§ **YOUR OBJECTIVE**: Look through the entries below and report every line that has "test".

§ **DATASET EXCERPTS**:
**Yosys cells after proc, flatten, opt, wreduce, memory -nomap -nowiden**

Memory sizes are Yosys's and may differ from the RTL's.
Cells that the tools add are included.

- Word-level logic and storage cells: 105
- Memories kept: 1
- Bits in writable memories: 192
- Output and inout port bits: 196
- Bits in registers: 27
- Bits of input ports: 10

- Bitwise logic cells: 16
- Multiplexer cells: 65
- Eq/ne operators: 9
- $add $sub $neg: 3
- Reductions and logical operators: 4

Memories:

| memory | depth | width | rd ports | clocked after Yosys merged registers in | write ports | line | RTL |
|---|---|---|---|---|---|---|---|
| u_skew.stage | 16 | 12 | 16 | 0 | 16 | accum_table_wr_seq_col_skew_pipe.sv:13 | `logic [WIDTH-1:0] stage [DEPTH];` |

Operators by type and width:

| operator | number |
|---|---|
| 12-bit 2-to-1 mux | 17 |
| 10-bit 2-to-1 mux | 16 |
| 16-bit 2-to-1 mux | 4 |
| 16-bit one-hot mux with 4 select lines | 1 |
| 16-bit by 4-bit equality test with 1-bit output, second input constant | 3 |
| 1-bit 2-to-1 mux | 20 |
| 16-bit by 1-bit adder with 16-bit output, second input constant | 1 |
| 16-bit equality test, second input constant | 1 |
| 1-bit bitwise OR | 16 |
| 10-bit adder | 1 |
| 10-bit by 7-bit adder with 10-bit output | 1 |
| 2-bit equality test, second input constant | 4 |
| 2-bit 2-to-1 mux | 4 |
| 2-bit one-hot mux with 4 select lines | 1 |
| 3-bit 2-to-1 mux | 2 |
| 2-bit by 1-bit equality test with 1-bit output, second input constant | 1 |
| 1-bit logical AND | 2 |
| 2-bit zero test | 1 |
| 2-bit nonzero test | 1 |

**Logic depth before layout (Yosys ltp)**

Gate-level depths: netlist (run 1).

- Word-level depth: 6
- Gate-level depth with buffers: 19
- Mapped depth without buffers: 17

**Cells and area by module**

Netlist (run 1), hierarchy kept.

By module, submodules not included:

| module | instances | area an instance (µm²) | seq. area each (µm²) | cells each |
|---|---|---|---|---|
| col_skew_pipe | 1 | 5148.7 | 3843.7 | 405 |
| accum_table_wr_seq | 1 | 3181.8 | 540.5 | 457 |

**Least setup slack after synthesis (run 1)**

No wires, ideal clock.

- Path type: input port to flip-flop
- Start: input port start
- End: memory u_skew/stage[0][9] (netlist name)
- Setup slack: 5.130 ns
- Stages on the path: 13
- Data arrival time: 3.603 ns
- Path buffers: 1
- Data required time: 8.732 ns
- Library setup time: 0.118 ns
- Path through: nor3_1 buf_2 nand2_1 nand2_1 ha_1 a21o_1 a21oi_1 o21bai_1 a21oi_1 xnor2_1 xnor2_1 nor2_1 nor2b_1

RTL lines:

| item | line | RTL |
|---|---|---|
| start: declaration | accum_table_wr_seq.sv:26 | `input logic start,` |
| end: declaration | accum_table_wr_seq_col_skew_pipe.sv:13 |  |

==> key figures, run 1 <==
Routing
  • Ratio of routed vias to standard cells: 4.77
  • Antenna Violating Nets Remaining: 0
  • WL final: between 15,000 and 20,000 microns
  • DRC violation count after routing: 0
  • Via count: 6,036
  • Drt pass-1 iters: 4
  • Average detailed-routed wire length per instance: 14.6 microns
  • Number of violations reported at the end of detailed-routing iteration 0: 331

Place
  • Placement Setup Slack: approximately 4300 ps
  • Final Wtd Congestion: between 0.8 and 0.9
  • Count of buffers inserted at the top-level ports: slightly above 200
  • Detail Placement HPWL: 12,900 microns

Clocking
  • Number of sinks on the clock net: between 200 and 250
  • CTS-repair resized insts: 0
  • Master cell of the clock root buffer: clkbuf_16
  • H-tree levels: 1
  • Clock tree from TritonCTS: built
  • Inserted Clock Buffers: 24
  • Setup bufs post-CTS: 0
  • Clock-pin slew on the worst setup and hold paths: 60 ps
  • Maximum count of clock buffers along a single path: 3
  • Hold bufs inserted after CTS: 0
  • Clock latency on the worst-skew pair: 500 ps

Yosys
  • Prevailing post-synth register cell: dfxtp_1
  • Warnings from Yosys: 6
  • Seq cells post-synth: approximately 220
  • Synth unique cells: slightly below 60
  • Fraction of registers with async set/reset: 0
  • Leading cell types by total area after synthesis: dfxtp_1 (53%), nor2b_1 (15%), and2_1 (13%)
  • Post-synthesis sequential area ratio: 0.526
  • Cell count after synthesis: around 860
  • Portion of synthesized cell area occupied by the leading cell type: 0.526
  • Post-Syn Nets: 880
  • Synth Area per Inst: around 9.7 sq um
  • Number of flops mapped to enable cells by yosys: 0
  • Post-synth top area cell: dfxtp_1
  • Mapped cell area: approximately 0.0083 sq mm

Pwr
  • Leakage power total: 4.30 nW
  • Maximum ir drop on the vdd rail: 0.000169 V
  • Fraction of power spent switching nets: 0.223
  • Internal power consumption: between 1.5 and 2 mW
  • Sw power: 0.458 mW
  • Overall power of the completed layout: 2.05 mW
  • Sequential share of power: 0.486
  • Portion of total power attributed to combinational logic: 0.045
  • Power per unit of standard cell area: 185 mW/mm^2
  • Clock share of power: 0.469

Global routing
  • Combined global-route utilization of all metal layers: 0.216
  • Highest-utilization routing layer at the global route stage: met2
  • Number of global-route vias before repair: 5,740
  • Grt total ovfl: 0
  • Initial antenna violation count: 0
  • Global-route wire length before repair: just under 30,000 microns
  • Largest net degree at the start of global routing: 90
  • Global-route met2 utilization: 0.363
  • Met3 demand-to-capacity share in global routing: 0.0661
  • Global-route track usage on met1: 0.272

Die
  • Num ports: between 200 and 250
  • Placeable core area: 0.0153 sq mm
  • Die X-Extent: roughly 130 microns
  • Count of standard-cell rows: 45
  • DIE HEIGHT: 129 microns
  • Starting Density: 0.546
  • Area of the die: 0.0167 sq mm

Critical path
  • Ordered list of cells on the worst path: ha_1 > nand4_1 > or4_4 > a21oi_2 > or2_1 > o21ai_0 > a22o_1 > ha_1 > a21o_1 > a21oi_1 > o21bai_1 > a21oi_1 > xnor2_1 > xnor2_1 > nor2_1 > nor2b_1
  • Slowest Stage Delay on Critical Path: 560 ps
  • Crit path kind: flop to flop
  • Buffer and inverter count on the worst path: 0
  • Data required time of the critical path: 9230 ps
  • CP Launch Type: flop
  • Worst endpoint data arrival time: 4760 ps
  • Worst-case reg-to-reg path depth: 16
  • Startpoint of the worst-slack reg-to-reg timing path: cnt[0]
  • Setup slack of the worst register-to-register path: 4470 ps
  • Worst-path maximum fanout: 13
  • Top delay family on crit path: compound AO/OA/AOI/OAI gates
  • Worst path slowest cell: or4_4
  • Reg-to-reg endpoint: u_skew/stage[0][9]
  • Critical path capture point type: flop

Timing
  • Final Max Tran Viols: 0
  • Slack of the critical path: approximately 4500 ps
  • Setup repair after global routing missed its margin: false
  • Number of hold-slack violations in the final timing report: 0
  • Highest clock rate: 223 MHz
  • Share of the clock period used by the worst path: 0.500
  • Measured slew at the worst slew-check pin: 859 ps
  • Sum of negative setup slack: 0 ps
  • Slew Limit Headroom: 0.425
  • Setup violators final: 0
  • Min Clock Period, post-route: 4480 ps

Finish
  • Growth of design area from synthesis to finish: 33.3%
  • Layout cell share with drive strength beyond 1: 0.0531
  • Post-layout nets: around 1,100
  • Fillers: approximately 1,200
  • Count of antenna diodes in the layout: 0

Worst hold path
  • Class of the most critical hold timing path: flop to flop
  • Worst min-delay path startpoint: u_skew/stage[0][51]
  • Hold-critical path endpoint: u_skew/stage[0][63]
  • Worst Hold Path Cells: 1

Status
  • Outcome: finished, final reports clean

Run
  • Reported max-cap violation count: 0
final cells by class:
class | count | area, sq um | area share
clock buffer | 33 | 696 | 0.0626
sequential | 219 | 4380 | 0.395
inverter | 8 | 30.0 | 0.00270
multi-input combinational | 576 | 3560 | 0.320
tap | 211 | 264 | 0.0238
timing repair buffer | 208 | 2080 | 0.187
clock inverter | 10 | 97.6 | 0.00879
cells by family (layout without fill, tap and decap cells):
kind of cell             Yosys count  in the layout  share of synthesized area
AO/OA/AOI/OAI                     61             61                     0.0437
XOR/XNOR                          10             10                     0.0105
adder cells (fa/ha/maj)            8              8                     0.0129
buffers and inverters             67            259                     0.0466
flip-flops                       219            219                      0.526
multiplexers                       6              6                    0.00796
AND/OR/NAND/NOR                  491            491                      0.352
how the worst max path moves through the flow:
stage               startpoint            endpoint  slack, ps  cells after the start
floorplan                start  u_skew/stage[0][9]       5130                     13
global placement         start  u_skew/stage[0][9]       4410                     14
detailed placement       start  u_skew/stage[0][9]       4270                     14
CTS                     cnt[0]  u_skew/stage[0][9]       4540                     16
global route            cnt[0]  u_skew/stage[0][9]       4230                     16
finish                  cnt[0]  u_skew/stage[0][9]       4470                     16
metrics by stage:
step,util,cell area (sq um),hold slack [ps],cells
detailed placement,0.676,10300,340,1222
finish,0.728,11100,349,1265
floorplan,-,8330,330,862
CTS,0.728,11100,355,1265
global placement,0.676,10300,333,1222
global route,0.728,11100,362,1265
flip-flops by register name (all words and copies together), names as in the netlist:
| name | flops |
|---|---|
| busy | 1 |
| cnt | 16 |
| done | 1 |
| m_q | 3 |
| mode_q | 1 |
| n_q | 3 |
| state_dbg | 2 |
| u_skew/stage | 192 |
<file path="src/rtl/palette_pkg.sv">
// palette_pkg: shared palette widths, requester id and response tag types.
package palette_pkg;
    localparam int PAL_ADDR_W = 5;
    localparam int PAL_DATA_W = 24;
    localparam int MAX_REQ = 8;
    localparam int ID_W = $clog2(MAX_REQ);
    typedef logic [PAL_ADDR_W-1:0] pal_addr_t;
    typedef logic [PAL_DATA_W-1:0] pal_rgb_t;
    typedef logic [ID_W-1:0] req_id_t;
    typedef struct packed {
        logic valid;
        req_id_t id;
    } tag_t;
endpackage

</file>
<file path="src/rtl/palette_arbiter_if.sv">
// palette_arbiter_if: requester bus plus palette ROM port of the shared palette arbiter.
interface palette_arbiter_if import palette_pkg::*; #(
    parameter int NUM_REQ = 4,
    parameter int ADDR_W = PAL_ADDR_W,
    parameter int DATA_W = PAL_DATA_W
);
    logic [NUM_REQ-1:0] req;
    logic [NUM_REQ*ADDR_W-1:0] req_addr;
    logic [NUM_REQ-1:0] gnt;
    logic [NUM_REQ-1:0] rsp_valid;
    logic [DATA_W-1:0] rsp_data;
    logic [ADDR_W-1:0] pal_addr;
    logic [DATA_W-1:0] pal_data;
    modport master (
        output req, req_addr, pal_data,
        input gnt, rsp_valid, rsp_data, pal_addr
    );
    modport slave (
        input req, req_addr, pal_data,
        output gnt, rsp_valid, rsp_data, pal_addr
    );
endinterface

</file>
<file path="src/rtl/palette_arbiter_rr_picker.sv">
// rr_picker: rotating priority encoder; first set req bit at or after ptr wins.
module rr_picker import palette_pkg::*; #(
    parameter int N = 4
) (
    input logic [N-1:0] req,
    input req_id_t ptr,
    output logic [N-1:0] gnt,
    output req_id_t idx
);
    // scan offsets from farthest to nearest so the nearest requester overwrites
    always_comb begin
        gnt = '0;
        idx = '0;
        for (int i = N - 1; i >= 0; i--) begin
            if (req[(int'(ptr) + i) % N]) begin
                gnt = '0;
                gnt[(int'(ptr) + i) % N] = 1'b1;
                idx = req_id_t'((int'(ptr) + i) % N);
            end
        end
    end
endmodule

</file>
<file path="src/rtl/palette_arbiter.sv">
// palette_arbiter: round-robin sharing of one synchronous palette ROM among sprite pipelines.
// Define PALETTE_ARB_BG_PRIO_EN to give requester 0 (background) absolute priority.
module palette_arbiter import palette_pkg::*; #(
    parameter int NUM_REQ = 4,
    parameter int ADDR_W = PAL_ADDR_W,
    parameter int DATA_W = PAL_DATA_W,
    parameter int ROM_LAT = 1
) (
    input logic Clk,
    input logic Reset_n,
    palette_arbiter_if.slave bus
);
    localparam req_id_t LAST = req_id_t'(NUM_REQ - 1);
    localparam logic [NUM_REQ-1:0] ONE = {{(NUM_REQ - 1){1'b0}}, 1'b1};
`ifdef PALETTE_ARB_BG_PRIO_EN
    localparam req_id_t FIRST = req_id_t'(1);
`else
    localparam req_id_t FIRST = '0;
`endif
    req_id_t rr_ptr, rr_idx, idx;
    logic [NUM_REQ-1:0] req_m, rr_gnt, gnt;
    logic adv;
    logic [DATA_W-1:0] rsp_data;
    tag_t pipe [ROM_LAT];
    assign req_m = bus.req & {NUM_REQ{Reset_n}};
    rr_picker #(.N(NUM_REQ)) u_pick (
        .req(req_m),
        .ptr(rr_ptr),
        .gnt(rr_gnt),
        .idx(rr_idx)
    );
`ifdef PALETTE_ARB_BG_PRIO_EN
    // background bypasses the rotation and leaves rr_ptr untouched
    assign gnt = req_m[0] ? ONE : rr_gnt;
    assign idx = req_m[0] ? '0 : rr_idx;
    assign adv = |rr_gnt & ~req_m[0];
`else
    assign gnt = rr_gnt;
    assign idx = rr_idx;
    assign adv = |rr_gnt;
`endif
    assign rsp_data = bus.pal_data;
    assign bus.gnt = gnt;
    assign bus.pal_addr = |gnt ? bus.req_addr[int'(idx) * ADDR_W +: ADDR_W] : '0;
    assign bus.rsp_data = rsp_data;
    assign bus.rsp_valid = pipe[ROM_LAT-1].valid ? ONE << pipe[ROM_LAT-1].id : '0;
    always_ff @(posedge Clk or negedge Reset_n) begin
        if (!Reset_n) begin
            rr_ptr <= FIRST;
            for (int i = 0; i < ROM_LAT; i++) pipe[i] <= '0;
        end else begin
            if (adv) rr_ptr <= (idx == LAST) ? FIRST : idx + req_id_t'(1);
            pipe[0] <= '{valid: |gnt, id: idx};
            for (int i = 1; i < ROM_LAT; i++) pipe[i] <= pipe[i-1];
        end
    end
endmodule
</file>
<file path="src/flat_wrapper.sv">
// flat-port wrapper written by rule: the top's interface ports become plain ports
module palette_arbiter_flat import palette_pkg::*;
#(
    parameter int NUM_REQ = 4,
    parameter int ADDR_W = PAL_ADDR_W,
    parameter int DATA_W = PAL_DATA_W,
    parameter int ROM_LAT = 1
)
  (Clk, Reset_n, bus_req, bus_req_addr, bus_pal_data, bus_gnt, bus_rsp_valid, bus_rsp_data, bus_pal_addr);
  palette_arbiter_if #(.NUM_REQ(NUM_REQ), .ADDR_W(ADDR_W), .DATA_W(DATA_W)) bus_i ();
  input logic Clk;
  input logic Reset_n;
  input wire logic [$bits(bus_i.req)-1:0] bus_req;
  input wire logic [$bits(bus_i.req_addr)-1:0] bus_req_addr;
  input wire logic [$bits(bus_i.pal_data)-1:0] bus_pal_data;
  output wire logic [$bits(bus_i.gnt)-1:0] bus_gnt;
  output wire logic [$bits(bus_i.rsp_valid)-1:0] bus_rsp_valid;
  output wire logic [$bits(bus_i.rsp_data)-1:0] bus_rsp_data;
  output wire logic [$bits(bus_i.pal_addr)-1:0] bus_pal_addr;
  assign bus_i.req = bus_req;
  assign bus_i.req_addr = bus_req_addr;
  assign bus_i.pal_data = bus_pal_data;
  assign bus_gnt = bus_i.gnt;
  assign bus_rsp_valid = bus_i.rsp_valid;
  assign bus_rsp_data = bus_i.rsp_data;
  assign bus_pal_addr = bus_i.pal_addr;
  palette_arbiter #(.NUM_REQ(NUM_REQ), .ADDR_W(ADDR_W), .DATA_W(DATA_W), .ROM_LAT(ROM_LAT)) u_core (.Clk(Clk), .Reset_n(Reset_n), .bus(bus_i));
endmodule
</file>
<file path="config.mk">
export PLATFORM = sky130hd
export DESIGN_NAME = palette_arbiter_flat
export DESIGN_NICKNAME = d
export VERILOG_FILES = /design/src/rtl/palette_pkg.sv /design/src/rtl/palette_arbiter_if.sv /design/src/rtl/palette_arbiter_rr_picker.sv /design/src/rtl/palette_arbiter.sv /design/src/flat_wrapper.sv
export SDC_FILE = /design/constraint.sdc
export NUM_CORES = 1
export LEC_CHECK = 0
export ABC_AREA = 1
export CAP_MARGIN = 20
export CORE_MARGIN = 4
export CORE_UTILIZATION = 36
export DETAILED_ROUTE_END_ITERATION = 8
export MAX_ROUTING_LAYER = met4
export PLACE_DENSITY = 0.85
export SETUP_SLACK_MARGIN = 0.5
export SLEW_MARGIN = 0
export SYNTH_ARGS = -nofsm -noshare
export SYNTH_HDL_FRONTEND = slang
export SYNTH_SLANG_ARGS = --single-unit
</file>
<file path="constraint.sdc">
create_clock -name Clk -period 2.9 [get_ports Clk]
set_input_delay 0.435 -clock Clk [delete_from_list [all_inputs] [get_ports Clk]]
set_output_delay 0.435 -clock Clk [all_outputs]
set_load 0.01 [all_outputs]
</file>
==> out/metrics.yaml, run 1 <==
outcome:
  status: "finished clean"
synth:
  synthSimpleGateAreaFrac: 0.492
  synth_nets: 262
  yosysWarnings: 0
  synth_seq_cells: 5
  synth_compound_area_frac: 0.0391
  muxShareOfSynthArea: 0
  synth_fa_ha_area_frac: 0.0783
  yosysUniqueCellTypes: 22
  netlist_area_sq_mm: 0.00128
  synthCells: 204
  synth_top_family_by_area: "simple AND/OR/NAND/NOR gates"
  avgSynthCellArea_sq_um: 6.27
  synthXorXnorAreaFrac: 0
  seq_area_frac_synth: 0.0978
placed_design:
  place_inst: 280
  routabilityCongestion: 0.946
  hpwl_microns: 2540
  place_ws_ns: -0.236
  port_buffers: 38
critical_path:
  timing.rr.start: "u_core.rr_ptr[0]$_DFFE_PN0P_"
  worstPathMaxFanout: 6
  cp-end-kind: "primary output"
  r2r_slack_ns: 0.90
  cp-start-kind: "flip-flop"
  worstSetupPathType: "flip-flop to primary output"
  critPathRequiredTime_ns: 2.47
  startpoint: "u_core.rr_ptr[0]$_DFFE_PN0P_"
  crit_arrival_ns: 2.08
sta:
  hold_viol: 0
  max_freq_mhz: 397
  skew_ns: 0.00156
  min_period_ns: 2.52
  rsz0062_at_grt: "true"
  max_slew_margin: 0.825
  slew_violations: 0
  worstMarginPinSlew_ns: 0.262
  setup_violations: 0
  fin_crit_sh: 0.868
  postLayoutSetupSlackWorst_ns: 0.384
finish:
  nets: 308
  final_cells: 295
  seqCellArea_sq_um: 126
  nFillCells: 280
  fin_util: 0.606
  area_delta_synth_final_pct: 60.7
  antennaDiodeCount: 0
  multi_input_area_sq_mm: 0.00106
  drive_gt1_frac: 0.466
cts:
  cts_tree: "done"
  insertion_delay_ns: 0.24
  cts_inserted_buffers: 3
  root_buffer: "clkbuf_4"
  clock-sinks: 5
  cts.clk_slew.worst_paths_ns: 0.04
  htree_levels: 1
  clk_path_buf_depth: 2
detailed_routing:
  drc: 0
  ant_nets: 0
  drt_iter0_markers: 94
  wl_microns: 3920
  wl_per_cell_microns: 13.3
  vias: 1452
  drtPass1Iterations: 4
  via_per_inst: 4.92
hold_path:
  min_path_type: "input port to asynchronous set/reset pin"
floorplanning:
  die-area_sq_mm: 0.00457
  ios: 87
  placementRows: 21
  coreArea_sq_mm: 0.00339
  fp.dieW_microns: 67.6
  die_height_microns: 67.6
  start_util: 0.377
grt:
  grt_max_degree: 13
  grt_pass1_vias: 1407
  antenna_found_initial: 0
  grt_usage: 0.176
  grt_overflow: 0
  grt_pass1_wl_microns: 6250
flow_run:
  max_cap_viol_count: 0
$ cat src/rtl/diag_pkg.sv
// Shared types and default sizing for the diag/debug UART transmit path.
package diag_pkg;

  localparam int DIAG_DEPTH_LOG2 = 4;
  localparam int DIAG_DATA_W     = 8;
  localparam int DIAG_BUSY_TMO   = 3;

  typedef enum logic [1:0] {
    IDLE,
    STROBE,
    WAIT_LOW,
    WAIT_HIGH
  } tx_state_e;

  // Width of a counter that must hold 0..n-1, never narrower than one bit.
  function automatic int cnt_width(input int n);
    return (n < 2) ? 1 : $clog2(n);
  endfunction

endpackage

$ cat src/rtl/uart_tx_fifo_if.sv
// Write-side, status and transmitter-side signals of the diag UART transmit FIFO.
interface uart_tx_fifo_if
  import diag_pkg::*;
#(
  parameter int DEPTH_LOG2 = DIAG_DEPTH_LOG2,
  parameter int DATA_W     = DIAG_DATA_W
) ();

  logic [DATA_W-1:0]   wr_data;
  logic                wr_stb;
  logic                flush;
  logic                tx_en;
  logic                full;
  logic                empty;
  logic [DEPTH_LOG2:0] count;
  logic                overflow;
  logic [DATA_W-1:0]   tx_din;
  logic                tx_stb;
  logic                tbre;

  // The master is the surrounding system: command logic plus the transmitter.
  modport master (
    output wr_data, wr_stb, flush, tx_en, tbre,
    input  full, empty, count, overflow, tx_din, tx_stb
  );

  modport slave (
    input  wr_data, wr_stb, flush, tx_en, tbre,
    output full, empty, count, overflow, tx_din, tx_stb
  );

endinterface

$ cat src/rtl/sync_fifo_mem.sv
// Simple dual-port register array: synchronous write, registered read.
module sync_fifo_mem
  import diag_pkg::*;
#(
  parameter int ADDR_W = DIAG_DEPTH_LOG2,
  parameter int DATA_W = DIAG_DATA_W
) (
  input  logic              clk,
  input  logic              rst,
  input  logic              we_i,
  input  logic [ADDR_W-1:0] waddr_i,
  input  logic [DATA_W-1:0] wdata_i,
  input  logic              re_i,
  input  logic [ADDR_W-1:0] raddr_i,
  output logic [DATA_W-1:0] rdata_o
);

  logic [DATA_W-1:0] mem_q [2**ADDR_W];
  logic [DATA_W-1:0] rdata_q;

  always_ff @(posedge clk) begin
    if (we_i) begin
      mem_q[waddr_i] <= wdata_i;
    end
  end

  // Read data holds between reads, so it doubles as the transmitter data register.
  always_ff @(posedge clk or posedge rst) begin
    if (rst) begin
      rdata_q <= '0;
    end else if (re_i) begin
      rdata_q <= mem_q[raddr_i];
    end
  end

  assign rdata_o = rdata_q;

endmodule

§ **TASK SOLUTION**:
| 16-bit by 4-bit equality test with 1-bit output, second input constant | 3 |
| 16-bit equality test, second input constant | 1 |
| 2-bit equality test, second input constant | 4 |
| 2-bit by 1-bit equality test with 1-bit output, second input constant | 1 |
| 2-bit zero test | 1 |
| 2-bit nonzero test | 1 |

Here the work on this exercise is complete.